For API Go client: The API itself is lacking the AKS feature until this issue is fixed.
Prerequisities
You will need the following ENV variables exported: AZURE_CLIENT_ID
, AZURE_CLIENT_SECRET
, AZURE_TENANT_ID
, AZURE_SUBSCRIPTION_ID
You can get this information from the portal, but the easiest and fastes way is to use the Azure CLI tool.
Install the tool and login using the following commands.
$ curl -L https://aka.ms/InstallAzureCli | bash
$ exec -l $SHELL
$ az login
Create a Service Principal
with owner
role for the Azure Active Directory using the following command.
The owner
role is needed to assign role(s) to Virtual Machines
$ az ad sp create-for-rbac --role 'owner'
You should get something like:
{
"appId": "1234567-1234-1234-1234-1234567890ab",
"displayName": "azure-cli-2017-08-18-19-25-59",
"name": "http://azure-cli-2017-08-18-19-25-59",
"password": "1234567-1234-1234-be18-1234567890ab",
"tenant": "1234567-1234-1234-be18-1234567890ab"
}
Translate the output from the previous command to newly exported environmental variables.
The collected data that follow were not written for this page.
`src/rtl/gray_pkg.sv`:
```
// Shared Gray-code helpers and mode encodings for the Gray codec pipeline.
package gray_pkg;

  localparam logic        MODE_G2B = 1'b0;
  localparam logic        MODE_B2G = 1'b1;
  localparam int unsigned MAX_W    = 32;
  localparam int unsigned CNT_W    = 16;
  localparam int unsigned POP_W    = 6;

  // Mask selecting the low w bits of a MAX_W-bit word.
  function automatic logic [MAX_W-1:0] width_mask(input int unsigned w);
    logic [MAX_W-1:0] m;
    m = '0;
    for (int unsigned i = 0; i < MAX_W; i++) begin
      m[i] = (i < w);
    end
    return m;
  endfunction

  // Gray to binary: each binary bit is the XOR of all Gray bits at or above it.
  function automatic logic [MAX_W-1:0] gray2bin(input logic [MAX_W-1:0] g,
                                                input int unsigned w);
    logic [MAX_W-1:0] gm;
    logic [MAX_W-1:0] b;
    logic             acc;
    gm  = g & width_mask(w);
    b   = '0;
    acc = 1'b0;
    for (int i = int'(MAX_W) - 1; i >= 0; i--) begin
      acc  = acc ^ gm[i];
      b[i] = acc;
    end
    return b;
  endfunction

  // Binary to Gray: word XOR its logical right shift.
  function automatic logic [MAX_W-1:0] bin2gray(input logic [MAX_W-1:0] b,
                                                input int unsigned w);
    logic [MAX_W-1:0] bm;
    bm = b & width_mask(w);
    return bm ^ (bm >> 1);
  endfunction

  // Number of set bits among the low w bits.
  function automatic logic [POP_W-1:0] popcount(input logic [MAX_W-1:0] x,
                                                input int unsigned w);
    logic [MAX_W-1:0] xm;
    logic [POP_W-1:0] n;
    xm = x & width_mask(w);
    n  = '0;
    for (int unsigned i = 0; i < MAX_W; i++) begin
      n = n + POP_W'(xm[i]);
    end
    return n;
  endfunction

endpackage

```
`src/rtl/gray_adj_check.sv`:
```
// Gray adjacency checker: compares each accepted Gray word with the previous one
// and keeps a saturating count of words that changed more than one bit.
module gray_adj_check
  import gray_pkg::*;
#(
  parameter int unsigned WIDTH = 4
) (
  input  logic             clk,
  input  logic             rst,
  input  logic             accept,
  input  logic             mode,
  input  logic [WIDTH-1:0] data,
  input  logic             err_clr,
  output logic             err_c,
  output logic [CNT_W-1:0] err_count
);

  logic [WIDTH-1:0] ref_q, ref_d;
  logic             ref_valid_q, ref_valid_d;
  logic [CNT_W-1:0] cnt_q, cnt_d;
  logic [POP_W-1:0] diff_c;

  assign err_count = cnt_q;

  // Error flag for the current input word plus reference/counter next state.
  always_comb begin
    ref_d       = ref_q;
    ref_valid_d = ref_valid_q;
    cnt_d       = cnt_q;
    err_c       = 1'b0;
    diff_c      = popcount(MAX_W'(data ^ ref_q), WIDTH);

    if ((mode == MODE_G2B) && ref_valid_q && (diff_c > POP_W'(1))) begin
      err_c = 1'b1;
    end

    if (accept) begin
      if (mode == MODE_G2B) begin
        ref_d       = data;
        ref_valid_d = 1'b1;
      end else begin
        ref_valid_d = 1'b0;
      end
      if (err_c && (cnt_q != '1)) begin
        cnt_d = cnt_q + CNT_W'(1);
      end
    end

    // Clear wins over a same-cycle increment.
    if (err_clr) begin
      cnt_d = '0;
    end
  end

  // Reference word, its valid flag and the error counter.
  always_ff @(posedge clk) begin
    if (rst) begin
      ref_q       <= '0;
      ref_valid_q <= 1'b0;
      cnt_q       <= '0;
    end else begin
      ref_q       <= ref_d;
      ref_valid_q <= ref_valid_d;
      cnt_q       <= cnt_d;
    end
  end

endmodule

```
`src/rtl/gray_codec_pipe.sv`:
```
// Two-stage valid/ready pipeline converting Gray<->binary per word, with an
// optional adjacency checker whose flag travels alongside each word.
module gray_codec_pipe
  import gray_pkg::*;
#(
  parameter int unsigned WIDTH    = 4,
  parameter int unsigned CHECK_EN = 1
) (
  input  logic             clk,
  input  logic             rst,
  input  logic             in_valid,
  output logic             in_ready,
  input  logic             in_mode,
  input  logic [WIDTH-1:0] in_data,
  output logic             out_valid,
  input  logic             out_ready,
  output logic [WIDTH-1:0] out_data,
  output logic             out_mode,
  output logic             out_err,
  input  logic             err_clr,
  output logic [15:0]      err_count
);

  logic             s1_valid_q, s1_valid_d;
  logic [WIDTH-1:0] s1_data_q, s1_data_d;
  logic             s1_mode_q, s1_mode_d;
  logic             s1_err_q, s1_err_d;
  logic             out_valid_q, out_valid_d;
  logic [WIDTH-1:0] out_data_q, out_data_d;
  logic             out_mode_q, out_mode_d;
  logic             out_err_q, out_err_d;
  logic [WIDTH-1:0] conv_c;
  logic             err_c;
  logic             accept_c;

  // The whole pipe moves together whenever the output slot is free or draining.
  assign in_ready  = !out_valid_q || out_ready;
  assign accept_c  = in_valid && in_ready;
  assign out_valid = out_valid_q;
  assign out_data  = out_data_q;
  assign out_mode  = out_mode_q;
  assign out_err   = out_err_q;

  if (CHECK_EN != 0) begin : g_check
    gray_adj_check #(.WIDTH(WIDTH)) u_check (
      .clk       (clk),
      .rst       (rst),
      .accept    (accept_c),
      .mode      (in_mode),
      .data      (in_data),
      .err_clr   (err_clr),
      .err_c     (err_c),
      .err_count (err_count)
    );
  end else begin : g_no_check
    assign err_c     = 1'b0;
    assign err_count = '0;
  end

  // Conversion of the incoming word in the selected direction.
  always_comb begin
    conv_c = '0;
    if (in_mode == MODE_G2B) begin
      conv_c = WIDTH'(gray2bin(MAX_W'(in_data), WIDTH));
    end else begin
      conv_c = WIDTH'(bin2gray(MAX_W'(in_data), WIDTH));
    end
  end

  // Stage advance: S1 into the output register, input into S1.
  always_comb begin
    s1_valid_d  = s1_valid_q;
    s1_data_d   = s1_data_q;
    s1_mode_d   = s1_mode_q;
    s1_err_d    = s1_err_q;
    out_valid_d = out_valid_q;
    out_data_d  = out_data_q;
    out_mode_d  = out_mode_q;
    out_err_d   = out_err_q;
    if (in_ready) begin
      out_valid_d = s1_valid_q;
      out_data_d  = s1_data_q;
      out_mode_d  = s1_mode_q;
      out_err_d   = s1_err_q;
      s1_valid_d  = in_valid;
      s1_data_d   = conv_c;
      s1_mode_d   = in_mode;
      s1_err_d    = err_c && in_valid;
    end
  end

  // Pipeline registers.
  always_ff @(posedge clk) begin
    if (rst) begin
      s1_valid_q  <= 1'b0;
      s1_data_q   <= '0;
      s1_mode_q   <= 1'b0;
      s1_err_q    <= 1'b0;
      out_valid_q <= 1'b0;
      out_data_q  <= '0;
      out_mode_q  <= 1'b0;
      out_err_q   <= 1'b0;
    end else begin
      s1_valid_q  <= s1_valid_d;
      s1_data_q   <= s1_data_d;
      s1_mode_q   <= s1_mode_d;
      s1_err_q    <= s1_err_d;
      out_valid_q <= out_valid_d;
      out_data_q  <= out_data_d;
      out_mode_q  <= out_mode_d;
      out_err_q   <= out_err_d;
    end
  end

endmodule
```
Service Principal Variable Name |
Environmental variable |
appId |
AZURE_CLIENT_ID |
password |
AZURE_CLIENT_SECRET |
tenant |
AZURE_TENANT_ID |
Run the following command to get you Azure subscription ID.
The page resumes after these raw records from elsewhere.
--- src/rtl/rr_chan_mux_pkg.sv ---
// Shared definitions for the round-robin channel mux: arbitration mode
// encodings and the channel-index width derivation.
package rr_chan_mux_pkg;

    localparam logic RR_MODE    = 1'b0;
    localparam logic FIXED_MODE = 1'b1;

    // Index width is never narrower than one bit, even for two channels.
    function automatic int chan_w_f(input int n);
        if (n <= 2) begin
            return 1;
        end else begin
            return $clog2(n);
        end
    endfunction

endpackage

--- src/rtl/rr_chan_mux_rr_grant.sv ---
// Combinational arbiter: one-hot grant plus encoded index, round-robin from
// ptr or fixed lowest-index priority, suppressed entirely when en is low.
module rr_grant
    import rr_chan_mux_pkg::*;
#(
    parameter int CHANNELS = 4,
    parameter int CHAN_W   = chan_w_f(CHANNELS)
) (
    input  logic [CHANNELS-1:0] req,
    input  logic [CHAN_W-1:0]   ptr,
    input  logic                mode,
    input  logic                en,
    output logic [CHANNELS-1:0] grant,
    output logic [CHAN_W-1:0]   idx
);

    int                start_s;
    int                cand_s;
    logic [CHAN_W-1:0] cand_idx_s;
    logic              found_s;

    // Scan from the start index upward with wrap; first requester wins.
    always_comb begin
        grant      = '0;
        idx        = '0;
        found_s    = 1'b0;
        cand_s     = 0;
        cand_idx_s = '0;
        if (mode == FIXED_MODE) begin
            start_s = 0;
        end else begin
            start_s = int'(ptr);
        end
        if (en) begin
            for (int off = 0; off < CHANNELS; off++) begin
                cand_s = start_s + off;
                if (cand_s >= CHANNELS) begin
                    cand_s = cand_s - CHANNELS;
                end else begin
                    cand_s = cand_s;
                end
                cand_idx_s = CHAN_W'(cand_s);
                if (req[cand_idx_s] && !found_s) begin
                    found_s           = 1'b1;
                    grant[cand_idx_s] = 1'b1;
                    idx               = cand_idx_s;
                end else begin
                    found_s = found_s;
                end
            end
        end else begin
            found_s = 1'b0;
        end
    end

endmodule

--- src/rtl/rr_chan_mux.sv ---
// N:1 valid/ready channel mux with a one-entry registered output buffer and
// round-robin or fixed-priority arbitration.
module rr_chan_mux
    import rr_chan_mux_pkg::*;
#(
    parameter int WIDTH    = 4,
    parameter int CHANNELS = 4
) (
    input  logic                                clk,
    input  logic                                rst,
    input  logic                                prio_mode,
    input  logic [CHANNELS*WIDTH-1:0]           in_data,
    input  logic [CHANNELS-1:0]                 in_valid,
    output logic [CHANNELS-1:0]                 in_ready,
    output logic [WIDTH-1:0]                    out_data,
    output logic [chan_w_f(CHANNELS)-1:0]       out_chan,
    output logic                                out_valid,
    input  logic                                out_ready
);

    localparam int CHAN_W = chan_w_f(CHANNELS);

    logic [WIDTH-1:0]    data_q, data_d;
    logic [CHAN_W-1:0]   chan_q, chan_d;
    logic                valid_q, valid_d;
    logic [CHAN_W-1:0]   ptr_q, ptr_d;
    logic                load_en_s;
    logic                grant_en_s;
    logic [CHANNELS-1:0] grant_s;
    logic [CHAN_W-1:0]   gidx_s;
    logic [WIDTH-1:0]    sel_data_s;

    // Gating with rst keeps in_ready low for the whole reset pulse.
    assign load_en_s  = !valid_q || out_ready;
    assign grant_en_s = load_en_s && !rst;

    rr_grant #(
        .CHANNELS (CHANNELS),
        .CHAN_W   (CHAN_W)
    ) u_grant (
        .req   (in_valid),
        .ptr   (ptr_q),
        .mode  (prio_mode),
        .en    (grant_en_s),
        .grant (grant_s),
        .idx   (gidx_s)
    );

    // One-hot AND-OR select of the granted channel's word.
    always_comb begin
        sel_data_s = '0;
        for (int i = 0; i < CHANNELS; i++) begin
            sel_data_s = sel_data_s | (in_data[i*WIDTH +: WIDTH] & {WIDTH{grant_s[i]}});
        end
    end

    // Buffer and pointer next-state: load on grant, drain on accept, else hold.
    always_comb begin
        data_d  = data_q;
        chan_d  = chan_q;
        valid_d = valid_q;
        ptr_d   = ptr_q;
        if (|grant_s) begin
            data_d  = sel_data_s;
            chan_d  = gidx_s;
            valid_d = 1'b1;
            if (gidx_s == CHAN_W'(CHANNELS - 1)) begin
                ptr_d = '0;
            end else begin
                ptr_d = gidx_s + CHAN_W'(1);
            end
        end else if (valid_q && out_ready) begin
            valid_d = 1'b0;
        end else begin
            valid_d = valid_q;
        end
    end

    // State registers with asynchronous reset.
    always_ff @(posedge clk or posedge rst) begin
        if (rst) begin
            data_q  <= '0;
            chan_q  <= '0;
            valid_q <= 1'b0;
            ptr_q   <= '0;
        end else begin
            data_q  <= data_d;
            chan_q  <= chan_d;
            valid_q <= valid_d;
            ptr_q   <= ptr_d;
        end
    end

    assign in_ready  = grant_s;
    assign out_data  = data_q;
    assign out_chan  = chan_q;
    assign out_valid = valid_q;

endmodule

--- config.mk ---
export PLATFORM = sky130hd
export DESIGN_NAME = rr_chan_mux
export DESIGN_NICKNAME = d
export VERILOG_FILES = /design/src/rtl/rr_chan_mux_pkg.sv /design/src/rtl/rr_chan_mux_rr_grant.sv /design/src/rtl/rr_chan_mux.sv
export SDC_FILE = /design/constraint.sdc
export NUM_CORES = 1
export LEC_CHECK = 0
export ABC_CLOCK_PERIOD_IN_PS = 2000
export BUFFER_PORTS_ARGS = -buffer_cell sky130_fd_sc_hd__buf_2
export CAP_MARGIN = 20
export CORE_UTILIZATION = 30
export CTS_CLUSTER_SIZE = 8
export DETAILED_ROUTE_END_ITERATION = 10
export SYNTH_ARGS = -nofsm -noshare
export SYNTH_HDL_FRONTEND = slang
export SYNTH_SLANG_ARGS = --single-unit
--- constraint.sdc ---
create_clock -name clk -period 2 [get_ports clk]
set_input_delay 0 -clock clk [delete_from_list [all_inputs] [get_ports clk]]
set_output_delay 0 -clock clk [all_outputs]
set_load 0.05 [all_outputs]
==> summary.md, run 1 <==
| Metric | Value |
|---|---|
| Gr ovfl total | 0 |
| Rows | 18 |
| PortBufs | 34 |
| Skew-Pair Late Insertion Delay | 0.26 ns |
| DRC marker count from the first detailed-route iteration | 27 |
| Non-Filler Instances | 183 |
| Avg Cell Area, Syn | 8.21 sq um |
| Inserted Diodes | 0 |
| Vias in the first global route | 903 |
| Worst Hold Class | in2reg |
| Power per Cell Area | 1320 nW/um^2 |
| Cells after synthesis | 103 |
| P&R area growth vs syn | 57.0% |
| # DRC | 0 |
| Starting density of the core | between 30% and 40% |
| Pin count of the biggest net entering global routing | 12 |
| Worst EP required | ~2.2 ns |
| Crit path max fanout | 8 |
| First-pass GRT wire length | 4130 microns |
| Post-synth top flop | dfrtp_1 |
| #FFs+latches synth | 9 |
| Final WL | 2810 microns |
| Post-DR wirelength/cell | about 15 microns |
| RSZ-0062 raised after global routing | true |
| DR vias/cell | 5.47 |
| Crit share post-route | 103% |
| Core box area | 2570 sq um |
| Clock buffer depth | 2 |
| Dpl cells | 170 |
| Final Skew | 0.000395 ns |
| Status | finished with violations |
| Nets | 178 |
| Number of unique standard cell types used by synthesis | a little over 40 |
| Initial antenna violation count | 0 |
| Via count | 1,001 |
| Die width | 55.1 microns |
| CTS tree | built |
| Max_slew headroom | 71.8% |
| Worst setup path class | reg2reg |
| HPWL after DPL | about 1800 microns |
| Post-Route Setup TNS | -0.229 ns |
| Fmax | roughly 0.49 GHz |
| Endpoint class of the critical path | flip-flop |
| Root buffer cell | clkbuf_4 |
| Minimum clock period | 2.06 ns |
| Critical Path AT | 2.23 ns |
| Number of fill cells | 251 |
| CTS H-tree depth | 1 |
| Final setup violation count | 7 |
| Slowest stage delay, CP | about 0.43 ns |
| Sequential area share after synthesis | about a quarter |
| Net count after synthesis | ~130 |
| Fin. max-slew vios | 0 |
| Total power | between 1.5 and 2 mW |
| Mapped cell area | approximately 850 sq um |
| Max Cap Viol | 0 |
| Post-Route Utilization | 51.7% |
| Post-synth EDFFs | 0 |
| Worst-path clk slew | 0.07 ns |
| Failing checks | negative setup slack |
| TritonCTS buffer count | 3 |
| Final hold vios | 0 |
| Sink Count | 9 |
| FFs w/ async S/R, synth | 100% |
| Most frequent cells in the layout | buf_2 (30), inv_1 (20), buf_4 (13) |
| Leakage | 0.651 nW |
| Commonest non-fill, non-tap cell in the layout | buf_2 |
| Slowest CP cell | dfrtp_1 |
| GRT Total Usage | 19.3% |
| Die Y | 55.1 microns |
| Full die area | 3040 sq um |
| Final Worst Setup Slack | -0.0581 ns |
| Slew @ Worst Pin | 0.421 ns |
| Synth warn | 0 |
| Placer congestion estimate | around 0.84 |
| Antenna violation net count after detailed routing | 0 |
| Peak supply drop | 0.845 mV |
| TritonRoute pass-1 iters | 4 |
| Worst-path cell chain | mux2_4 > a221o_1 > o211ai_2 > and4_1 > buf_6 > a211oi_2 > a311oi_2 |
| Share of layout cells above drive strength 1 | between 50% and 60% |
| I/O Pins | 35 |
| Startpoint types | flip-flop |
## repair_timing
item | in CTS | in global routing
gates resized for setup | 9 | 27
gates cloned | 0 | 1
endpoints found under the hold margin | 10 | 0
endpoints found under the setup margin | 5 | 12
hold buffers | 2 | 0
pin swaps | 1 | 19
setup buffers | 0 | 6
## routing by layer
layer,track usage (%),wire (microns),vias to the layer above
li1,-,-,481
met1,24.6,1310,480
met5,0,0,-
met4,5.00,8,0
met2,31.9,1350,38
met3,5.19,140,2
## Yosys cell counts, types with 2 or more instances
cell type,n,area share (%)
a211o_1,2,2.1
a211oi_2,4,5.9
a21oi_1,3,1.8
a311oi_1,4,4.1
a31oi_1,3,2.2
buf_2,2,1.2
buf_4,2,1.8
buf_6,2,2.7
dfrtp_1,9,27
inv_1,20,8.9
nand2_1,2,0.89
nand2b_1,2,1.5
nor2_1,10,4.4
nor4_1,3,2.2
nor4bb_1,2,2.4
o211ai_1,2,1.8
o211ai_2,2,3.0
o22ai_1,5,3.7
o311ai_1,2,2.1
## critical path, delay by kind of cell (launching register included)
family	cells	cell delay [ns]
AO/OA/AOI/OAI	4	0.82
AND/OR/NAND/NOR	1	0.24
multiplexers	1	0.32
flip-flops	1	0.43
buffers and inverters	1	0.16
## sequential cells by signal, summed over array words and instances, names as in the netlist
register	cells
out_data	4
out_valid	1
out_chan	2
ptr_q	2
## cell families (layout without fill, tap and decap cells)
logic type             count (synthesis)  count (layout)  synth area share, %
buffers and inverters                 27              77                 14.9
muxes                                  1               1                 1.33
AOI/OAI and AO/OA                     35              35                 35.1
DFF                                    9               9                 26.6
and+or+nand+nor                       31              31                 22.0
## final cells by class
class                      instances  area, sq um  share of cell area, %
sequential                         9          228                   17.2
timing repair buffer              53          354                   26.7
clock buffer                       4         26.3                   1.98
tap                               30         37.5                   2.83
inverter                          20         75.1                   5.66
multi-input combinational         67          607                   45.7
## worst paths after layout
path	startpoint	endpoint	slack (ns)	cells after the start
max in group asynchronous	rst	out_valid	1.43	3
max	ptr_q[1]	out_data[2]	-0.06	7
min reg2reg	out_chan[1]	out_chan[1]	0.49	2
max reg2reg	ptr_q[1]	out_data[2]	-0.06	7
min in group asynchronous	rst	ptr_q[0]	0.28	3
min	in_data[8]	out_data[0]	0.03	3
## metrics by stage
stage,cell area (sq um),worst slack [ns],hold slack (ns)
after global placement,1080,0.0332,0.0142
after global routing,1330,-0.136,0.00762
final,1330,-0.0581,0.0316
after CTS,1160,-0.0339,0.00449
after detailed placement,1080,-0.0102,0.0299
after floorplan,847,0.0560,-0.172
## power by group
group | total, mW | switching (mW) | internal [mW]
sequential | 0.355 | 0.0742 | 0.281
clock | 0.150 | 0.0727 | 0.0771
combinational | 1.25 | 0.754 | 0.498
total | 1.76 | 0.901 | 0.856
Note: power is estimated with default switching activity, not from simulation.
==> inputs of run 2 (changes only) <==
Settings changed: REMOVE_ABC_BUFFERS set to 1.
==> run 2 against run 1 <==
The run still ends with negative setup slack left. Non-clock buffer count shrank 5. Die area stayed put. Worst hold slack worse by 0.014 ns. Flip-flop and latch count is the same. Clock skew up 0.0026 ns. Cell count fell by 2.7%. Via count decreased by 3.5%. Power down 2.5%. Utilization fell by 1.3 points. Critical path type is now reg2out.
==> summary.md, run 2 (synthesized netlist as in run 1, its figures left out) <==
| Metric | Value |
|---|---|
| Endpoint class of the critical path | output pin (was flip-flop) |
| Final Skew | 0.00296 ns (was 0.000395 ns) |
| Max Cap Viol | 0 (unchanged) |
| Reg2reg path depth | 8 (was 7) |
| Root buffer cell | clkbuf_4 (unchanged) |
| Worst EP required | 2.00 ns (was 2.17 ns) |
| Worst setup path class | reg2out (was reg2reg) |
| Fin. max-slew vios | 0 (unchanged) |
| Register Area | 226 sq um (was 228 sq um) |
| Vias in the first global route | 864 (was 903) |
| DR WL met2 | 1350 microns (about the same) |
| Switch share | 51.5% (was 51.3%) |
| RSZ-0062 raised after global routing | true (unchanged) |
| Power per Cell Area | 1320 nW/um^2 (about the same) |
| Pin count of the biggest net entering global routing | 12 (unchanged) |
| FF-to-FF Start | ptr_q[1] (unchanged) |
| First-pass GRT wire length | 3870 microns (was 4130 microns) |
| Gr ovfl total | 0 (unchanged) |
| Place WS | -0.117 ns (was -0.0102 ns) |
| Cell-internal power | 0.830 mW (was 0.856 mW) |
| Die Y | 55.1 microns (unchanged) |
| Fmax | 0.461 GHz (was 0.486 GHz) |
| DR WL met3 | 137 microns (was 140 microns) |
| TritonCTS buffer count | 3 (unchanged) |
| Post-DP Area | 1080 sq um (about the same) |
| # DRC | 0 (unchanged) |
| Number of fill cells | 250 (was 251) |
| Flop pwr share | 20.9% (was 20.2%) |
| Most frequent cells in the layout | buf_2 (30), inv_1 (18), buf_4 (10) (was buf_2 (30), inv_1 (20), buf_4 (13)) |
| Crit path max fanout | 3 (was 8) |
| P&R area growth vs syn | 53.1% (was 57.0%) |
| Commonest non-fill, non-tap cell in the layout | buf_2 (unchanged) |
| Full die area | 3040 sq um (unchanged) |
| Hold Crit Depth | 3 (unchanged) |
| Post-Route Setup TNS | -0.820 ns (was -0.229 ns) |
| Via count | 966 (was 1,001) |
| Max FFs per register | 4 (unchanged) |
| CTS tree | built (unchanged) |
| GRT Total Usage | 18.2% (was 19.3%) |
| Critical Path AT | 2.17 ns (was 2.23 ns) |
| Worst Hold Class | in2reg (unchanged) |
| Startpoint types | flip-flop (unchanged) |
| Met1 wire length | 1130 microns (was 1310 microns) |
| Starting density of the core | 32.9% (unchanged) |
| P_sw | 0.882 mW (was 0.901 mW) |
| RR Endpoint | out_data[3] (was out_data[2]) |
| Initial antenna violation count | 0 (unchanged) |
| Placer congestion estimate | 0.822 (was 0.842) |
| Worst-path clk slew | 0.07 ns (about the same) |
| Final hold vios | 0 (unchanged) |
| Nets | 173 (was 178) |
| Max_slew headroom | 71.4% (was 71.8%) |
| Failing checks | negative setup slack (unchanged) |
| TritonRoute pass-1 iters | 4 (unchanged) |
| Inserted Diodes | 0 (unchanged) |
| Skew-Pair Late Insertion Delay | 0.27 ns (was 0.26 ns) |
| Hold Crit Endpoint | out_data[1] (was out_data[0]) |
| Clk pwr share | 8.7% (was 8.5%) |
| DRC marker count from the first detailed-route iteration | 21 (was 27) |
| DR vias/cell | 5.43 (was 5.47) |
| R2r setup slk | -0.15 ns (was -0.06 ns) |
| DR top layer | met4 (unchanged) |
| Share of layout cells above drive strength 1 | 53.4% (was 52.3%) |
| Dpl cells | 170 (unchanged) |
| Sink Count | 9 (unchanged) |
| HPWL after DPL | 1780 microns (was 1840 microns) |
| Final setup violation count | 8 (was 7) |
| Minimum clock period | 2.17 ns (was 2.06 ns) |
| Combinational power share | 70.3% (was 71.3%) |
| Clock buffer depth | 2 (unchanged) |
| Crit share post-route | 108% (was 103%) |
| Hold path startpoint | in_data[9] (was in_data[8]) |
| Die width | 55.1 microns (unchanged) |
| Final WL | 2670 microns (was 2810 microns) |
| Non-Filler Instances | 178 (was 183) |
| Post-DR wirelength/cell | 15.0 microns (was 15.3 microns) |
| I/O Pins | 35 (unchanged) |
| CTS H-tree depth | 1 (unchanged) |
| Cell area after layout | 1290 sq um (was 1330 sq um) |
| PortBufs | 34 (unchanged) |
| Slew @ Worst Pin | 0.427 ns (was 0.421 ns) |
| Antenna violation net count after detailed routing | 0 (unchanged) |
| Rows | 18 (unchanged) |
| Status | finished with violations (unchanged) |
| Final Worst Setup Slack | -0.170 ns (was -0.0581 ns) |
| Core box area | 2570 sq um (unchanged) |
| Multi-input combinational cell area | 602 sq um (was 607 sq um) |
| Peak supply drop | 0.701 mV (was 0.845 mV) |
| Leakage | 0.620 nW (was 0.651 nW) |
| Hold Worst Slack | 0.0181 ns (was 0.0316 ns) |
[run 2: cell count changes in the layout (fill, tap and decap cells not counted), sizes merged]
cell	delta
buf	-2
clkbuf	-2
dlygate4sd3	-1
[run 2: repair_timing]
item	4_1_cts	5_1_grt
cloned	0	0
setup buffers	3	0
pin swaps	7	2
setup endpoints to repair	11	13
resized for setup	21	18
hold buffers	1	0
hold endpoints to repair	9	0
[run 2: power groups by stage]
stage                     clock (mW)  combinational (mW)  sequential, mW
final                          0.150                1.20           0.358
after global routing           0.164                1.29           0.368
after CTS                      0.151                1.11           0.348
after detailed placement           0               0.978           0.354
after global placement             0               0.969           0.348
after floorplan                    0               0.411           0.621
[run 2: cell type report]
type,count,area share [%]
clock buffer,4,2.03
inverter,20,5.99
multi-input combinational,67,46.5
tap,30,2.90
timing repair buffer,48,25.1
sequential,9,17.5
[run 2: worst max-delay path by stage]
stage,from,end,depth (start not counted)
finish,ptr_q[1],in_ready[2],7
global route,ptr_q[1],in_ready[2],7
CTS,ptr_q[1],out_data[1],7
detailed placement,ptr_q[0],out_data[0],6
global placement,ptr_q[1],out_data[1],8
floorplan,ptr_q[1],ptr_q[0],6
[run 2: per-layer routing]
layer,up-vias,track usage [%]
met5,-,0
met4,0,11.3
met3,6,2.46
met2,41,29.3
met1,447,22.6
li1,472,-
[run 2: critical path, stage by stage (launching register included)]
cell,delay [ns]
dfrtp_1,0.42
mux2_4,0.32
a221o_1,0.37
nor3_2,0.17
o211ai_1,0.20
buf_4,0.22
inv_4,0.06
buf_8,0.13
[run 2: stage by stage]
step | power, mW | util [%]
after global placement | 1.32 | 42.0
final | 1.71 | 50.4
after global routing | 1.82 | 50.4
after floorplan | 1.03 | -
after detailed placement | 1.33 | 42.0
after CTS | 1.61 | 47.5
$ az account show --query id
"1234567-1234-1234-1234567890ab"
Finally export that value as an environmental variable as well.
Command |
Environmental variable |
az account show --query id |
AZURE_SUBSCRIPTION_ID |
At this point you should have the following 4 environmental variables set!
export AZURE_CLIENT_ID = "1234567-1234-1234-1234567890ab"
export AZURE_CLIENT_SECRET = "1234567-1234-1234-1234567890ab"
export AZURE_TENANT_ID = "1234567-1234-1234-1234567890ab"
export AZURE_SUBSCRIPTION_ID = "1234567-1234-1234-1234567890ab"
Preconditions
AKS requires a few services to be pre-registred for the subscription. You can add this thorugh the portal or using the CLI.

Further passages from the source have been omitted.